### EXERCISE AIM
Please give back, word for word, only the lines starting at the one containing "[critical path, cell delays in order]" and ending at the one containing "after global placement | 48.9 | -3.58 | 227" within the material below.

### RECORDS TO USE
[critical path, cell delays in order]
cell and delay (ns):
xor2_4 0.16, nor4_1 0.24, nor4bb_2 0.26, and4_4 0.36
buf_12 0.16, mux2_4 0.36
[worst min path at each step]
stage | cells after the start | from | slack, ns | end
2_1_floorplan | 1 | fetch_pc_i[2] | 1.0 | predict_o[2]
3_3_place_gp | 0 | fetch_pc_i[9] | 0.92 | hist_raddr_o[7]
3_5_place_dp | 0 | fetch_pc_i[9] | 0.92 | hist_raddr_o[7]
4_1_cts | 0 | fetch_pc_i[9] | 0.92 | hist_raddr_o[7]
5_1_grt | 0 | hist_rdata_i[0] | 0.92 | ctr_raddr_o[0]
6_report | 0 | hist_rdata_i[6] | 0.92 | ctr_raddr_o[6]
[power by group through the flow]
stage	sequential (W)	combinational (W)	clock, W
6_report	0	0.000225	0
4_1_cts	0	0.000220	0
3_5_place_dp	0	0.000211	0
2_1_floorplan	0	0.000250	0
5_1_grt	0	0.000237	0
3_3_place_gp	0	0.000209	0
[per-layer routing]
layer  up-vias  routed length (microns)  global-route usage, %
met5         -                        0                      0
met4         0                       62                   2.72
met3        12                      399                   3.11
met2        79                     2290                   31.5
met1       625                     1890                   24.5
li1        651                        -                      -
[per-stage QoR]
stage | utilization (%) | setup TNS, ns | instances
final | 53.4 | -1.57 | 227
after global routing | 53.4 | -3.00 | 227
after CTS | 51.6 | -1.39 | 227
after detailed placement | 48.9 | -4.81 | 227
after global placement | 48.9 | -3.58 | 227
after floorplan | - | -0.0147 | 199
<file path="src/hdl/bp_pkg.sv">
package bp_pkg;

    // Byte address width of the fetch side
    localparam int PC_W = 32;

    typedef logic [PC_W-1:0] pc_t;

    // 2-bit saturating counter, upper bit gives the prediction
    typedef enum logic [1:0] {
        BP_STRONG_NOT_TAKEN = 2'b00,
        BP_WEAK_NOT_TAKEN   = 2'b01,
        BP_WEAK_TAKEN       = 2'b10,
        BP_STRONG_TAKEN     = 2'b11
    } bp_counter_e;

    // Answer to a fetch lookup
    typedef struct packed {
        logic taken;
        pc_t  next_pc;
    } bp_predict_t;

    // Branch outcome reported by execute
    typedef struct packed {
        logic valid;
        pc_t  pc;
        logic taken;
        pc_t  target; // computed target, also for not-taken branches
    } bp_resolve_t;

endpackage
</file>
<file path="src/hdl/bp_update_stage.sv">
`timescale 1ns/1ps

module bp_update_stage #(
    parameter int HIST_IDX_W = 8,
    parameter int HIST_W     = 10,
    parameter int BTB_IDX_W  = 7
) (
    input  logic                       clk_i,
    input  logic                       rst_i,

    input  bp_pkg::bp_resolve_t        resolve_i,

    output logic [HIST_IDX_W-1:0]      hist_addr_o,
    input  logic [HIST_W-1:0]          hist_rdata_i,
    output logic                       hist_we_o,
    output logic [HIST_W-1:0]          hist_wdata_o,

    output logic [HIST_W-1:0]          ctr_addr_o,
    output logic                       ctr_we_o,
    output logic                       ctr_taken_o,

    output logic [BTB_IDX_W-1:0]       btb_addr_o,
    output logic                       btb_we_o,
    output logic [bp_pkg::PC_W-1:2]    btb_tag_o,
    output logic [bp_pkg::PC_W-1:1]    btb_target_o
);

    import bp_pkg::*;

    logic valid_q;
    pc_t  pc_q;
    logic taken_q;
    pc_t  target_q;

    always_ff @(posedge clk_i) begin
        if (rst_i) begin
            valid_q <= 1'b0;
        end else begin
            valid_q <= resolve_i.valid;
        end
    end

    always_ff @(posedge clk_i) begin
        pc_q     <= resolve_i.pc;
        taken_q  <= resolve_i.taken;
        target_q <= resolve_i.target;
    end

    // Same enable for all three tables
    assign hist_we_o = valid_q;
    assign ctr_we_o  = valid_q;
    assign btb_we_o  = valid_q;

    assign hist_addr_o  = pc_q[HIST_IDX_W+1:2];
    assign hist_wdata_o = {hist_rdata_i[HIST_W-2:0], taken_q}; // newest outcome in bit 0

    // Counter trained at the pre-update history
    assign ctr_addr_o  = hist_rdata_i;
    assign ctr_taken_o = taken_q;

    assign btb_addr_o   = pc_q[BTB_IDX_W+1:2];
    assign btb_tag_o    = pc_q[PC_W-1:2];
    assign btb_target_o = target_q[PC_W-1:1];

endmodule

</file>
--
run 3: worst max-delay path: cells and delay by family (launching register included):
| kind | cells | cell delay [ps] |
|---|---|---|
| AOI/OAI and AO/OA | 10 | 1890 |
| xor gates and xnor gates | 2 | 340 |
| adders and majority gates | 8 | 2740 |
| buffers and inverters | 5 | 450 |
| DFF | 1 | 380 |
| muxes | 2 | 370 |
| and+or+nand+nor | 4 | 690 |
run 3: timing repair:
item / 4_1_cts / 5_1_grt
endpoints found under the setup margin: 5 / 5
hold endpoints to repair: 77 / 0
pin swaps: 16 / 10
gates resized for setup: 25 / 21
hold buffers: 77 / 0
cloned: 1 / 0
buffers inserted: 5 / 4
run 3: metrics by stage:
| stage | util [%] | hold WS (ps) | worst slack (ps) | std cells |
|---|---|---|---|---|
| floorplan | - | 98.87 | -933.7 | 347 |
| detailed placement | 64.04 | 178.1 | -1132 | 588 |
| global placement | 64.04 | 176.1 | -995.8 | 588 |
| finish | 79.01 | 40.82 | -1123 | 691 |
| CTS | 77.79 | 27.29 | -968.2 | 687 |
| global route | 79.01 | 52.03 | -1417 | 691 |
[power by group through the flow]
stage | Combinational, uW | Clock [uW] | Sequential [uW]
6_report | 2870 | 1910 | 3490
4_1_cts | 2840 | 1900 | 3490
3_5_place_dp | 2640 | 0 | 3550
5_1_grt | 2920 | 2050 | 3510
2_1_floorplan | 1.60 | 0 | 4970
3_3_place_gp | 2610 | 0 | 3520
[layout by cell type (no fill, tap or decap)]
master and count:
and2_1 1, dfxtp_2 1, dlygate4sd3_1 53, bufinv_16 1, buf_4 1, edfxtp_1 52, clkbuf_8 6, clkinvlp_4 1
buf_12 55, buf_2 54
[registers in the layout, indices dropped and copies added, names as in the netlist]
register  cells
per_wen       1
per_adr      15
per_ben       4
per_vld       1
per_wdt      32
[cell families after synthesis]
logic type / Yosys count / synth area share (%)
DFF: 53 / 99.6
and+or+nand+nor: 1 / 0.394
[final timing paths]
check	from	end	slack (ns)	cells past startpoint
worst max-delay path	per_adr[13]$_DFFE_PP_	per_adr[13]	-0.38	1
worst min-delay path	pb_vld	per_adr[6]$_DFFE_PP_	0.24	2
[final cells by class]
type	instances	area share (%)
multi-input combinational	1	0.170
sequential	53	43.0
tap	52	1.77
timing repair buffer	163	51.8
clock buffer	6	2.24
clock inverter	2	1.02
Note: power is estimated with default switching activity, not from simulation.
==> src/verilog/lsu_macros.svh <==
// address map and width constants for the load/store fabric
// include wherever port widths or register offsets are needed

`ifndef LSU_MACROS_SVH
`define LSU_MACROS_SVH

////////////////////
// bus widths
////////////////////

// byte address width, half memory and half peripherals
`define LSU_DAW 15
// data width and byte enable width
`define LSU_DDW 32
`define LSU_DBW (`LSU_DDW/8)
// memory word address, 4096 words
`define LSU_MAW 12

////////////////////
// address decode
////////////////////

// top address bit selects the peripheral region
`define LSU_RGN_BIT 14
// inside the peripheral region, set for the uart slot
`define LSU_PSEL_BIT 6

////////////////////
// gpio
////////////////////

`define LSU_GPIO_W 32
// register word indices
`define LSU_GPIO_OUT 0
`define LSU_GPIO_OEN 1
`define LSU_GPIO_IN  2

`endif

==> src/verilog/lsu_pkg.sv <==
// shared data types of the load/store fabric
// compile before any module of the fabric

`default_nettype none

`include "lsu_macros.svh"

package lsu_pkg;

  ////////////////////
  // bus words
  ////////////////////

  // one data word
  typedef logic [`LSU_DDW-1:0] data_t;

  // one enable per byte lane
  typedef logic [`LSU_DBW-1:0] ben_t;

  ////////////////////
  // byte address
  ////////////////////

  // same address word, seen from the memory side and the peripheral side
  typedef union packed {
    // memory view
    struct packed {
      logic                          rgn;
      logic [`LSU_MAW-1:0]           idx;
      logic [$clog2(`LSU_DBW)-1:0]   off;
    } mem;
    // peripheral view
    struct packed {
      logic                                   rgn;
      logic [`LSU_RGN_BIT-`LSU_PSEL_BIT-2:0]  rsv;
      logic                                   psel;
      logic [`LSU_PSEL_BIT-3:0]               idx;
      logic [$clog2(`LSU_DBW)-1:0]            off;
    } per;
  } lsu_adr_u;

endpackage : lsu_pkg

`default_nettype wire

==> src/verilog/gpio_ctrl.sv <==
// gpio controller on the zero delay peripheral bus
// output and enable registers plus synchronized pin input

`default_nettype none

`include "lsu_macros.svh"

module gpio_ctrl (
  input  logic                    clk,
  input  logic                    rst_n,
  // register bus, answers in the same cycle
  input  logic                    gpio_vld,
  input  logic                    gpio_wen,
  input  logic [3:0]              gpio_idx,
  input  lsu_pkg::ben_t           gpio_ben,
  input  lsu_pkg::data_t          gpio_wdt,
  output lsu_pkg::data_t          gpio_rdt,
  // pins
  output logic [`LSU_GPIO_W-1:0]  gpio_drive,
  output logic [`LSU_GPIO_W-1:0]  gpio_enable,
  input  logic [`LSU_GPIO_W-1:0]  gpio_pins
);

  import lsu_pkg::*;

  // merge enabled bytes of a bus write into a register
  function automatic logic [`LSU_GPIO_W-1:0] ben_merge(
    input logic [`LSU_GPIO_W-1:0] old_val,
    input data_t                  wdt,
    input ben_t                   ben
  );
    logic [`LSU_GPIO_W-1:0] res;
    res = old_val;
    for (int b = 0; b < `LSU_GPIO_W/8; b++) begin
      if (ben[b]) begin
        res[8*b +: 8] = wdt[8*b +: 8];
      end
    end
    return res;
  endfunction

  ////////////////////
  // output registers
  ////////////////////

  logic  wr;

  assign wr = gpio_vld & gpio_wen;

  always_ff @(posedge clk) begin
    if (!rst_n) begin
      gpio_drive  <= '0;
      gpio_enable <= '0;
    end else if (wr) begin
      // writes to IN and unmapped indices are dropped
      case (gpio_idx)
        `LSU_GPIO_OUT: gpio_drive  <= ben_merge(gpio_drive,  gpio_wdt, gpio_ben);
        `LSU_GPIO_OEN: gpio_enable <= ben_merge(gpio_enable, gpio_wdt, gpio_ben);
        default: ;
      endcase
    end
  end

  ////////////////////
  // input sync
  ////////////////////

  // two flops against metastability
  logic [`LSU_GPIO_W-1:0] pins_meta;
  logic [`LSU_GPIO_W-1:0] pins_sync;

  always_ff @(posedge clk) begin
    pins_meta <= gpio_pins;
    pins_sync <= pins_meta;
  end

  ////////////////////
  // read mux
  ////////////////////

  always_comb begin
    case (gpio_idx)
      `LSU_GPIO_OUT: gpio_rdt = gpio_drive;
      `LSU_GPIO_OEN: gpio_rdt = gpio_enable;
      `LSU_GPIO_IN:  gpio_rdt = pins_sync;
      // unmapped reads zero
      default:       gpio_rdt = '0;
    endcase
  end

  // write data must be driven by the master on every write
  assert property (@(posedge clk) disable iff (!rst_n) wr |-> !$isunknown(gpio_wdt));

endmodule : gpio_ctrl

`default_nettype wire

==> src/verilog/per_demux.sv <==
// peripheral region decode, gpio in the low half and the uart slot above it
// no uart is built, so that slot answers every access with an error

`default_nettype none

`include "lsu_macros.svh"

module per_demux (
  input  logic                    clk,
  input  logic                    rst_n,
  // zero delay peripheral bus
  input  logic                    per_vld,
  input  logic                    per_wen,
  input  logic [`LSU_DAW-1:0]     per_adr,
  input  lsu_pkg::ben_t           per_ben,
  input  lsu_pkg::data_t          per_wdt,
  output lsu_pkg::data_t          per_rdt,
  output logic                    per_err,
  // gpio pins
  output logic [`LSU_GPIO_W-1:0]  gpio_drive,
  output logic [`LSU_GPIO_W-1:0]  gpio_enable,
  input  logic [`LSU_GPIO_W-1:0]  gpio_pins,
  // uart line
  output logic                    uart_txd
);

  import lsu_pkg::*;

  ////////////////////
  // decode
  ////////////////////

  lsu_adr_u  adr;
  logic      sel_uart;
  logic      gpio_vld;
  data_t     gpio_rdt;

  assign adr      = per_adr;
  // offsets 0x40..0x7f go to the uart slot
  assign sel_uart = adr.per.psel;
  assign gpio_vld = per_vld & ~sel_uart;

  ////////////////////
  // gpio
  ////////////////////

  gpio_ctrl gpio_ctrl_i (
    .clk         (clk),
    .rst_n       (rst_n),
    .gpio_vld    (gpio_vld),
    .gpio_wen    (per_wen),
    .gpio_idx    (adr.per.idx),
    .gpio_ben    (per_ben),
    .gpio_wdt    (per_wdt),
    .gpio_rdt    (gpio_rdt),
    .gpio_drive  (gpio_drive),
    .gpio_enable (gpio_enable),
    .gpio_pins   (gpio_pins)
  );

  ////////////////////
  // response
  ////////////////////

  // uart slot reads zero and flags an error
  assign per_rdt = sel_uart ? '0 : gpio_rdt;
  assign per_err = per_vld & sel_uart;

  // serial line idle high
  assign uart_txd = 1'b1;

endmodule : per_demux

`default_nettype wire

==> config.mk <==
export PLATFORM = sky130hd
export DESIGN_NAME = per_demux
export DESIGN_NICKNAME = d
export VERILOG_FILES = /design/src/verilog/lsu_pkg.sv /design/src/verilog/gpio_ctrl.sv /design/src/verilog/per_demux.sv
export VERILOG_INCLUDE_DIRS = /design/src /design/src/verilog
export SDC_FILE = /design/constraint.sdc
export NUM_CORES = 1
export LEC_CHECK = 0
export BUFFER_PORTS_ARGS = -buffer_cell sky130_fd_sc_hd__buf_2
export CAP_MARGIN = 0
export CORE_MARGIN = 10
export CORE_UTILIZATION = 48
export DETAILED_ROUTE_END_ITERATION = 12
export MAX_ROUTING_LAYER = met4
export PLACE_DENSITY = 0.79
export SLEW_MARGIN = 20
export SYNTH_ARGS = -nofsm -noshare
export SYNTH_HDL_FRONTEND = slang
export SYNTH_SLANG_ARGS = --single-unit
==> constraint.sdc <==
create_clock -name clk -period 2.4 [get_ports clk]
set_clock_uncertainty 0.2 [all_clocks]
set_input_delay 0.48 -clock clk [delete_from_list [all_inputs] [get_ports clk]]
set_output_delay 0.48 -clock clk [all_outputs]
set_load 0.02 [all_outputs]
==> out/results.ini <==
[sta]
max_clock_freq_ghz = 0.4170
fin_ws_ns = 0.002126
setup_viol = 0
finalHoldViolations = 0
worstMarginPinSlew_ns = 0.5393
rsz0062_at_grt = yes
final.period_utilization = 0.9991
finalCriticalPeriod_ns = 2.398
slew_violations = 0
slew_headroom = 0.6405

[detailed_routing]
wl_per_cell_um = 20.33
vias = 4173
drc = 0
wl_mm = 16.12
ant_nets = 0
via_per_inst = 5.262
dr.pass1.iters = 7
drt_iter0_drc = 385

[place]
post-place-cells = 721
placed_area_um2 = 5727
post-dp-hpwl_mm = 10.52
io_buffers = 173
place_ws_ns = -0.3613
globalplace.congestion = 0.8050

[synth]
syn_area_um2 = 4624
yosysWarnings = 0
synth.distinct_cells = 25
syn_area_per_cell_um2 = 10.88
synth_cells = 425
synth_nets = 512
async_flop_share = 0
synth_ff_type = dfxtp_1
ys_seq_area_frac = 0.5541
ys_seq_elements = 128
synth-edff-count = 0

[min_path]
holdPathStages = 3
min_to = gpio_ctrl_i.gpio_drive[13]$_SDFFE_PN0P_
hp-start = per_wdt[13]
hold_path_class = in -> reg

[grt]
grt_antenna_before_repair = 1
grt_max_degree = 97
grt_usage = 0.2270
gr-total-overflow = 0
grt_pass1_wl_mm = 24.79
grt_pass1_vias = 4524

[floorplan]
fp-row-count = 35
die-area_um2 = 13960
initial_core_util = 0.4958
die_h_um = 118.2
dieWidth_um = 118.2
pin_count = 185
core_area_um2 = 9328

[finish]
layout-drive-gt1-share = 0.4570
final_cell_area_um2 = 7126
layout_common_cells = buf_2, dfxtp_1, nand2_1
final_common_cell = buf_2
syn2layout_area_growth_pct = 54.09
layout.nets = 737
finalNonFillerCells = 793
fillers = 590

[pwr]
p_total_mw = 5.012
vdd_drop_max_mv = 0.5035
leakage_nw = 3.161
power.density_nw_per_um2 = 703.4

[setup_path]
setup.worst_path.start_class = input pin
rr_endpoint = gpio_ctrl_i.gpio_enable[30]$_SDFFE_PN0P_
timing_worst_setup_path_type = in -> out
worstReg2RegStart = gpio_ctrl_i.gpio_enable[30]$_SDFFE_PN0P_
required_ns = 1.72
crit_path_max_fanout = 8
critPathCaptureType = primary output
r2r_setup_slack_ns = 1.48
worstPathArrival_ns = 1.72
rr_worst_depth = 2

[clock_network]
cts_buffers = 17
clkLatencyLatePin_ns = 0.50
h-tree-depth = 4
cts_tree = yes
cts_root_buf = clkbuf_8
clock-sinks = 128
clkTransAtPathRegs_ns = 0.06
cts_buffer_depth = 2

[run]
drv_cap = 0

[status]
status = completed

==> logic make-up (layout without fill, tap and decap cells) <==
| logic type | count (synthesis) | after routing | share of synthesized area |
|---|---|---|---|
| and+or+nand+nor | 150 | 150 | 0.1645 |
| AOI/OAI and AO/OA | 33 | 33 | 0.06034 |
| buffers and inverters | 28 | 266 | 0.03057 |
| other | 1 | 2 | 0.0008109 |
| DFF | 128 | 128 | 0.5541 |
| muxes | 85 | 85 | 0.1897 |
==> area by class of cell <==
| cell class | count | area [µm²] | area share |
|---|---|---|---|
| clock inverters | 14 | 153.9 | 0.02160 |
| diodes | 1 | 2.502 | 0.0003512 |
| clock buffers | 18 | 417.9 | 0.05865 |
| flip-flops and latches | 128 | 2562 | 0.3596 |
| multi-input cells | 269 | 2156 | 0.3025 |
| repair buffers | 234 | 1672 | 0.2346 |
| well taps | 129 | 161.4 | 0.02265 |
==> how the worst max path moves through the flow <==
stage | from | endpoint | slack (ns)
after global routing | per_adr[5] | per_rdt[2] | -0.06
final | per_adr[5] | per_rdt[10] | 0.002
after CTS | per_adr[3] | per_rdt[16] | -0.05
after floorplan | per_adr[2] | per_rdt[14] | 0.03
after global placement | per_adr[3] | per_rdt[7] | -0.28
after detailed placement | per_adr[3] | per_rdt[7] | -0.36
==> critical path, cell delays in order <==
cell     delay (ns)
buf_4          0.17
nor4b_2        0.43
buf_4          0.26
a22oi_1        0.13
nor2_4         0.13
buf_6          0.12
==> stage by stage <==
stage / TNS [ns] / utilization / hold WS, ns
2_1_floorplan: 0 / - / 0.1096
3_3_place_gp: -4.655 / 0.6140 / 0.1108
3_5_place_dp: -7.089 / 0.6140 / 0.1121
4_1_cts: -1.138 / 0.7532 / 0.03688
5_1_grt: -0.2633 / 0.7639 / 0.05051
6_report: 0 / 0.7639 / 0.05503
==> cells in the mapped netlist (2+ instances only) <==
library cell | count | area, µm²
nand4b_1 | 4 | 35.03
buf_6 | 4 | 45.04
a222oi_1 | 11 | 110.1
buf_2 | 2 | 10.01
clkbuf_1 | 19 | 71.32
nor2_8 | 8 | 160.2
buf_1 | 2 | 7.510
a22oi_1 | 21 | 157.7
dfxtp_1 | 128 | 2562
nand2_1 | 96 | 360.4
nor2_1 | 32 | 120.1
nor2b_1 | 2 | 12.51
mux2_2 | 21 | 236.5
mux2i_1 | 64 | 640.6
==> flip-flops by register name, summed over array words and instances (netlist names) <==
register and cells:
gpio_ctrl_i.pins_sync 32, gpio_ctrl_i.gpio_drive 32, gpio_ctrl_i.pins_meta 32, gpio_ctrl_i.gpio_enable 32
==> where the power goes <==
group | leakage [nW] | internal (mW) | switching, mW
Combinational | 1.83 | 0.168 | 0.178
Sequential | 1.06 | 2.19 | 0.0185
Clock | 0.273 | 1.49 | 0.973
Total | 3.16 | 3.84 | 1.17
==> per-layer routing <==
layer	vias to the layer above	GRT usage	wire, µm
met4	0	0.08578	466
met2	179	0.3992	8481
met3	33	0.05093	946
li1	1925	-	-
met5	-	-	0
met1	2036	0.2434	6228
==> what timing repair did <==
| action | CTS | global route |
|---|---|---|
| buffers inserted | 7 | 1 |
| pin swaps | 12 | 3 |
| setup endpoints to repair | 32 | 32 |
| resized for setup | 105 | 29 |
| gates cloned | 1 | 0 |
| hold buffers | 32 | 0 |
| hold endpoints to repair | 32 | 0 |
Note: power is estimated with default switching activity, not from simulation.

### OUTPUT
[critical path, cell delays in order]
cell and delay (ns):
xor2_4 0.16, nor4_1 0.24, nor4bb_2 0.26, and4_4 0.36
buf_12 0.16, mux2_4 0.36
[worst min path at each step]
stage | cells after the start | from | slack, ns | end
2_1_floorplan | 1 | fetch_pc_i[2] | 1.0 | predict_o[2]
3_3_place_gp | 0 | fetch_pc_i[9] | 0.92 | hist_raddr_o[7]
3_5_place_dp | 0 | fetch_pc_i[9] | 0.92 | hist_raddr_o[7]
4_1_cts | 0 | fetch_pc_i[9] | 0.92 | hist_raddr_o[7]
5_1_grt | 0 | hist_rdata_i[0] | 0.92 | ctr_raddr_o[0]
6_report | 0 | hist_rdata_i[6] | 0.92 | ctr_raddr_o[6]
[power by group through the flow]
stage	sequential (W)	combinational (W)	clock, W
6_report	0	0.000225	0
4_1_cts	0	0.000220	0
3_5_place_dp	0	0.000211	0
2_1_floorplan	0	0.000250	0
5_1_grt	0	0.000237	0
3_3_place_gp	0	0.000209	0
[per-layer routing]
layer  up-vias  routed length (microns)  global-route usage, %
met5         -                        0                      0
met4         0                       62                   2.72
met3        12                      399                   3.11
met2        79                     2290                   31.5
met1       625                     1890                   24.5
li1        651                        -                      -
[per-stage QoR]
stage | utilization (%) | setup TNS, ns | instances
final | 53.4 | -1.57 | 227
after global routing | 53.4 | -3.00 | 227
after CTS | 51.6 | -1.39 | 227
after detailed placement | 48.9 | -4.81 | 227
after global placement | 48.9 | -3.58 | 227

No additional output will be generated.